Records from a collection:
= Beginning of Section =

===== config.mk =====
export PLATFORM = sky130hd
export DESIGN_NAME = multichannel_gain_ramp_flat
export DESIGN_NICKNAME = d
export VERILOG_FILES = /design/src/rtl/multichannel_gain_ramp_if.sv /design/src/rtl/multichannel_gain_ramp.sv /design/src/flat_wrapper.sv
export SDC_FILE = /design/constraint.sdc
export NUM_CORES = 2
export LEC_CHECK = 0
export CAP_MARGIN = 30
export CORE_ASPECT_RATIO = 1.1
export CORE_UTILIZATION = 53
export CTS_BUF_LIST = sky130_fd_sc_hd__clkbuf_16
export DETAILED_ROUTE_END_ITERATION = 12
export GPL_TIMING_DRIVEN = 0
export MAX_ROUTING_LAYER = met4
export PLACE_DENSITY = 0.84
export SLEW_MARGIN = 40
export SYNTH_ARGS = -nofsm -noshare
export SYNTH_HDL_FRONTEND = slang
export SYNTH_SLANG_ARGS = --single-unit

===== constraint.sdc =====
create_clock -name CLK -period 8.4 [get_ports CLK]
set_input_delay 1.68 -clock CLK [delete_from_list [all_inputs] [get_ports CLK]]
set_output_delay 1.68 -clock CLK [all_outputs]
set_load 0.005 [all_outputs]
$ cat src/rtl/hazard_scoreboard.sv
// rtl/hazard_scoreboard.sv - D-stage hazard controller: stall, rs/rt forwarding selects and mul/div busy tracking
module hazard_scoreboard #(
    parameter int MULT_CYC = 5,
    parameter int DIV_CYC  = 10
) (
    input  logic       clk,
    input  logic       reset,
    input  logic [4:0] D_rs,
    input  logic [4:0] D_rt,
    input  logic [1:0] D_Tuse_rs,
    input  logic [1:0] D_Tuse_rt,
    input  logic [4:0] D_wa,
    input  logic [1:0] D_Tnew,
    input  logic [1:0] D_md_op,
    input  logic       D_uses_hilo,
    output logic       stall,
    output logic [1:0] fwd_rs_sel,
    output logic [1:0] fwd_rt_sel,
    output logic       md_busy
);

    typedef struct packed {
        logic [4:0] wa;
        logic [1:0] tnew;
    } rec_t;

    localparam logic [1:0] MD_NONE = 2'b00;
    localparam logic [1:0] MD_MULT = 2'b01;
    localparam logic [1:0] MD_DIV  = 2'b10;

    rec_t       e_rec;
    rec_t       m_rec;
    rec_t       w_rec;
    logic [1:0] e_md;
    logic [3:0] md_cnt;

    logic [2:0] rs_res;
    logic [2:0] rt_res;
    logic       hilo_stall;
    logic [1:0] d_md;

    function automatic logic [1:0] dec_sat(input logic [1:0] t);
        return (t == 2'd0) ? 2'd0 : t - 2'd1;
    endfunction

    // Returns {stall, sel}; the nearest matching stage alone decides both.
    function automatic logic [2:0] resolve(
        input logic [4:0] r,
        input logic [1:0] tuse,
        input rec_t       e,
        input rec_t       m,
        input rec_t       w
    );
        logic       hit;
        logic [1:0] tn;
        logic [1:0] sel;
        hit = 1'b0;
        tn  = 2'd0;
        sel = 2'b00;
        if (r != 5'd0) begin
            if (e.wa == r) begin
                hit = 1'b1;
                tn  = e.tnew;
                sel = 2'b01;
            end else if (m.wa == r) begin
                hit = 1'b1;
                tn  = m.tnew;
                sel = 2'b10;
            end else if (w.wa == r) begin
                hit = 1'b1;
                tn  = w.tnew;
                sel = 2'b11;
            end
        end
        return {hit && (tuse != 2'd3) && (tn > tuse),
                (hit && tn == 2'd0) ? sel : 2'b00};
    endfunction

    always_comb begin
        d_md       = (D_md_op == 2'b11) ? MD_NONE : D_md_op;
        rs_res     = resolve(D_rs, D_Tuse_rs, e_rec, m_rec, w_rec);
        rt_res     = resolve(D_rt, D_Tuse_rt, e_rec, m_rec, w_rec);
        md_busy    = (md_cnt != 4'd0);
        hilo_stall = D_uses_hilo && (md_busy || (e_md != MD_NONE));
        stall      = rs_res[2] || rt_res[2] || hilo_stall;
        fwd_rs_sel = rs_res[1:0];
        fwd_rt_sel = rt_res[1:0];
    end

    always_ff @(posedge clk or negedge reset) begin
        if (!reset) begin
            e_rec  <= '0;
            m_rec  <= '0;
            w_rec  <= '0;
            e_md   <= MD_NONE;
            md_cnt <= 4'd0;
        end else begin
            w_rec <= '{wa: m_rec.wa, tnew: dec_sat(m_rec.tnew)};
            m_rec <= '{wa: e_rec.wa, tnew: dec_sat(e_rec.tnew)};
            if (stall) begin
                e_rec <= '0;
                e_md  <= MD_NONE;
            end else begin
                e_rec <= '{wa: D_wa, tnew: D_Tnew};
                e_md  <= d_md;
            end
            // A new mul/div leaving E restarts the busy window even if one is running.
            if (e_md == MD_MULT) begin
                md_cnt <= 4'(MULT_CYC);
            end else if (e_md == MD_DIV) begin
                md_cnt <= 4'(DIV_CYC);
            end else if (md_cnt != 4'd0) begin
                md_cnt <= md_cnt - 4'd1;
            end
        end
    end

endmodule
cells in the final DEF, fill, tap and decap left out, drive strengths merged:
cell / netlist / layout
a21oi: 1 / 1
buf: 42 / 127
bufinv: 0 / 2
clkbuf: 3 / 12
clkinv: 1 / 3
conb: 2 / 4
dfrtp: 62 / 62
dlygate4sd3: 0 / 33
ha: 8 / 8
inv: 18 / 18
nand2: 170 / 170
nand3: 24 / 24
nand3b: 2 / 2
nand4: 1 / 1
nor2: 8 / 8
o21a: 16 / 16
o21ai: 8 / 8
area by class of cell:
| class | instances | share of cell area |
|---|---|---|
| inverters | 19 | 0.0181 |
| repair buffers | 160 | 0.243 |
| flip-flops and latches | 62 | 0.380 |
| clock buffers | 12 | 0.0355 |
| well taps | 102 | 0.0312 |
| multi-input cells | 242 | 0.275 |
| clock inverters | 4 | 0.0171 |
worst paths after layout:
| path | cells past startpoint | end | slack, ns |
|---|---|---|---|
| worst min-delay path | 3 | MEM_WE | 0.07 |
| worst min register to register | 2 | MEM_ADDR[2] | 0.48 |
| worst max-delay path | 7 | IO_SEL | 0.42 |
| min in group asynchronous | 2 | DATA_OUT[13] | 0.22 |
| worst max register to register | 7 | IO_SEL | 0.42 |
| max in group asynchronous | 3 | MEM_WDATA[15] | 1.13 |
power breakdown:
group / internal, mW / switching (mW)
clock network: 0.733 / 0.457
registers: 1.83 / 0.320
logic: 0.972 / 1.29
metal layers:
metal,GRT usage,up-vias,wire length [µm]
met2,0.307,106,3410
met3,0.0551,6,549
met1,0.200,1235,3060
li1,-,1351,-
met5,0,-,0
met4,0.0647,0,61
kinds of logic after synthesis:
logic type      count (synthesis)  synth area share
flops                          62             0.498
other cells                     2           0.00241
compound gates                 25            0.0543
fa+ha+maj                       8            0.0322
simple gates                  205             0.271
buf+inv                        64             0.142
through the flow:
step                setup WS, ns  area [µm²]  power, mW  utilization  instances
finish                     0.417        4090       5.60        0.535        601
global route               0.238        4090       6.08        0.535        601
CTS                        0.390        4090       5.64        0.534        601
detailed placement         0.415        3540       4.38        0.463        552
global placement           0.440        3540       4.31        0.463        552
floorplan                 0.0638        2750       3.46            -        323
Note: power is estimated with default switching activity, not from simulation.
`config.mk`:
```
export PLATFORM = sky130hd
export DESIGN_NAME = keyboard_ctl
export DESIGN_NICKNAME = d
export VERILOG_FILES = /design/src/rtl/keyboard_pkg.sv /design/src/rtl/ps2_rx.sv /design/src/rtl/keyboard_ctl.sv
export SDC_FILE = /design/constraint.sdc
export NUM_CORES = 1
export LEC_CHECK = 0
export CAP_MARGIN = 25
export CORE_ASPECT_RATIO = 0.5
export CORE_MARGIN = 10
export CORE_UTILIZATION = 30
export CTS_CLUSTER_DIAMETER = 80
export DETAILED_ROUTE_END_ITERATION = 8
export PLACE_DENSITY_LB_ADDON = 0.08
export SLEW_MARGIN = 20
export SYNTH_ARGS = -nofsm -noshare
export SYNTH_HDL_FRONTEND = slang
export SYNTH_SLANG_ARGS = --single-unit
export TNS_END_PERCENT = 30
```
`constraint.sdc`:
```
create_clock -name clk -period 1.8 [get_ports clk]
set_input_delay 0.36 -clock clk [delete_from_list [all_inputs] [get_ports clk]]
set_output_delay 0.36 -clock clk [all_outputs]
set_load 0.05 [all_outputs]
```
[src/rtl/cla_addsub_pipe.sv]
// rtl/cla_addsub_pipe.sv - pipelined add/sub, one carry-lookahead lane resolved per stage
// Optional saturation: define CLA_ADDSUB_SAT_EN to add the sat_i input.
module cla_addsub_pipe #(
   parameter int WIDTH  = 16,
   parameter int LANE_W = 8
) (
   input  logic             clk_i,
   input  logic             rst_i,
   input  logic             in_valid_i,
   output logic             in_ready_o,
   input  logic [WIDTH-1:0] a_i,
   input  logic [WIDTH-1:0] b_i,
   input  logic [1:0]       op_i,
   input  logic             cin_i,
`ifdef CLA_ADDSUB_SAT_EN
   input  logic             sat_i,
`endif
   output logic             out_valid_o,
   input  logic             out_ready_i,
   output logic [WIDTH-1:0] sum_o,
   output logic             cout_o,
   output logic             ovf_o,
   output logic             zero_o,
   output logic             neg_o
);
   localparam int NL = WIDTH / LANE_W;

   // Flat sum-of-products carries: c[i+1] = g[i] | p[i]g[i-1] | ... | p[i..0]c0
   function automatic logic [LANE_W:0] lane_add(input logic [LANE_W-1:0] x,
                                                input logic [LANE_W-1:0] y,
                                                input logic c0);
      logic [LANE_W-1:0] p, g;
      logic [LANE_W:0]   c;
      logic              t;
      p = x ^ y;
      g = x & y;
      c = '0;
      c[0] = c0;
      for (int i = 0; i < LANE_W; i++) begin
         t = c0;
         for (int m = 0; m <= i; m++) t = t & p[m];
         c[i+1] = t;
         for (int j = 0; j <= i; j++) begin
            t = g[j];
            for (int m = j + 1; m <= i; m++) t = t & p[m];
            c[i+1] = c[i+1] | t;
         end
      end
      return {c[LANE_W], p ^ c[LANE_W-1:0]};
   endfunction

   logic [WIDTH-1:0] a_q [NL];
   logic [WIDTH-1:0] b_q [NL];
   logic [WIDTH-1:0] s_q [NL];
   logic             c_q [NL];
   logic             v_q [NL];
   logic [WIDTH-1:0] s_d [NL];
   logic             cn_d [NL];
`ifdef CLA_ADDSUB_SAT_EN
   logic             sat_q [NL];
`endif

   logic             out_valid_q, cout_q, ovf_q, zero_q, neg_q;
   logic [WIDTH-1:0] sum_q, sum_d;
   logic             ovf_d, a_msb, b_msb, adv;

   assign adv        = !out_valid_q | out_ready_i;
   assign in_ready_o = adv;
   assign a_msb      = a_q[NL-1][WIDTH-1];
   assign b_msb      = b_q[NL-1][WIDTH-1];

   always_comb begin
      logic [LANE_W:0] lr;
      lr = '0;
      for (int k = 0; k < NL; k++) begin
         lr = lane_add(a_q[k][k*LANE_W +: LANE_W], b_q[k][k*LANE_W +: LANE_W], c_q[k]);
         s_d[k] = s_q[k];
         s_d[k][k*LANE_W +: LANE_W] = lr[LANE_W-1:0];
         cn_d[k] = lr[LANE_W];
      end
      ovf_d = (a_msb == b_msb) & (s_d[NL-1][WIDTH-1] != a_msb);
      sum_d = s_d[NL-1];
`ifdef CLA_ADDSUB_SAT_EN
      if (sat_q[NL-1] && ovf_d)
         sum_d = a_msb ? {1'b1, {(WIDTH-1){1'b0}}} : {1'b0, {(WIDTH-1){1'b1}}};
`endif
   end

   always_ff @(posedge clk_i or posedge rst_i) begin
      if (rst_i) begin
         for (int k = 0; k < NL; k++) v_q[k] <= 1'b0;
         out_valid_q <= 1'b0;
         sum_q       <= '0;
         cout_q      <= 1'b0;
         ovf_q       <= 1'b0;
         zero_q      <= 1'b0;
         neg_q       <= 1'b0;
      end else if (adv) begin
         v_q[0] <= in_valid_i;
         for (int k = 1; k < NL; k++) v_q[k] <= v_q[k-1];
         out_valid_q <= v_q[NL-1];
         if (v_q[NL-1]) begin
            sum_q  <= sum_d;
            cout_q <= cn_d[NL-1];
            ovf_q  <= ovf_d;
            zero_q <= (sum_d == '0);
            neg_q  <= sum_d[WIDTH-1];
         end
      end
   end

   // Operand/partial-sum payload needs no reset; the valid bits qualify it.
   always_ff @(posedge clk_i) begin
      if (adv) begin
         a_q[0] <= a_i;
         b_q[0] <= op_i[0] ? ~b_i : b_i;
         s_q[0] <= '0;
         c_q[0] <= op_i[1] ? cin_i : op_i[0];
`ifdef CLA_ADDSUB_SAT_EN
         sat_q[0] <= sat_i;
`endif
         for (int k = 1; k < NL; k++) begin
            a_q[k] <= a_q[k-1];
            b_q[k] <= b_q[k-1];
            s_q[k] <= s_d[k-1];
            c_q[k] <= cn_d[k-1];
`ifdef CLA_ADDSUB_SAT_EN
            sat_q[k] <= sat_q[k-1];
`endif
         end
      end
   end

   assign out_valid_o = out_valid_q;
   assign sum_o       = sum_q;
   assign cout_o      = cout_q;
   assign ovf_o       = ovf_q;
   assign zero_o      = zero_q;
   assign neg_o       = neg_q;
endmodule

= End of Section =

What you should do: When the line with "inv: 18 / 18" is reached in the data above, begin copying, and stop after the line with "DATA_OUT[13] | 0.22 |"; copy each line exactly, both ends included.

Exercise result:
inv: 18 / 18
nand2: 170 / 170
nand3: 24 / 24
nand3b: 2 / 2
nand4: 1 / 1
nor2: 8 / 8
o21a: 16 / 16
o21ai: 8 / 8
area by class of cell:
| class | instances | share of cell area |
|---|---|---|
| inverters | 19 | 0.0181 |
| repair buffers | 160 | 0.243 |
| flip-flops and latches | 62 | 0.380 |
| clock buffers | 12 | 0.0355 |
| well taps | 102 | 0.0312 |
| multi-input cells | 242 | 0.275 |
| clock inverters | 4 | 0.0171 |
worst paths after layout:
| path | cells past startpoint | end | slack, ns |
|---|---|---|---|
| worst min-delay path | 3 | MEM_WE | 0.07 |
| worst min register to register | 2 | MEM_ADDR[2] | 0.48 |
| worst max-delay path | 7 | IO_SEL | 0.42 |
| min in group asynchronous | 2 | DATA_OUT[13] | 0.22 |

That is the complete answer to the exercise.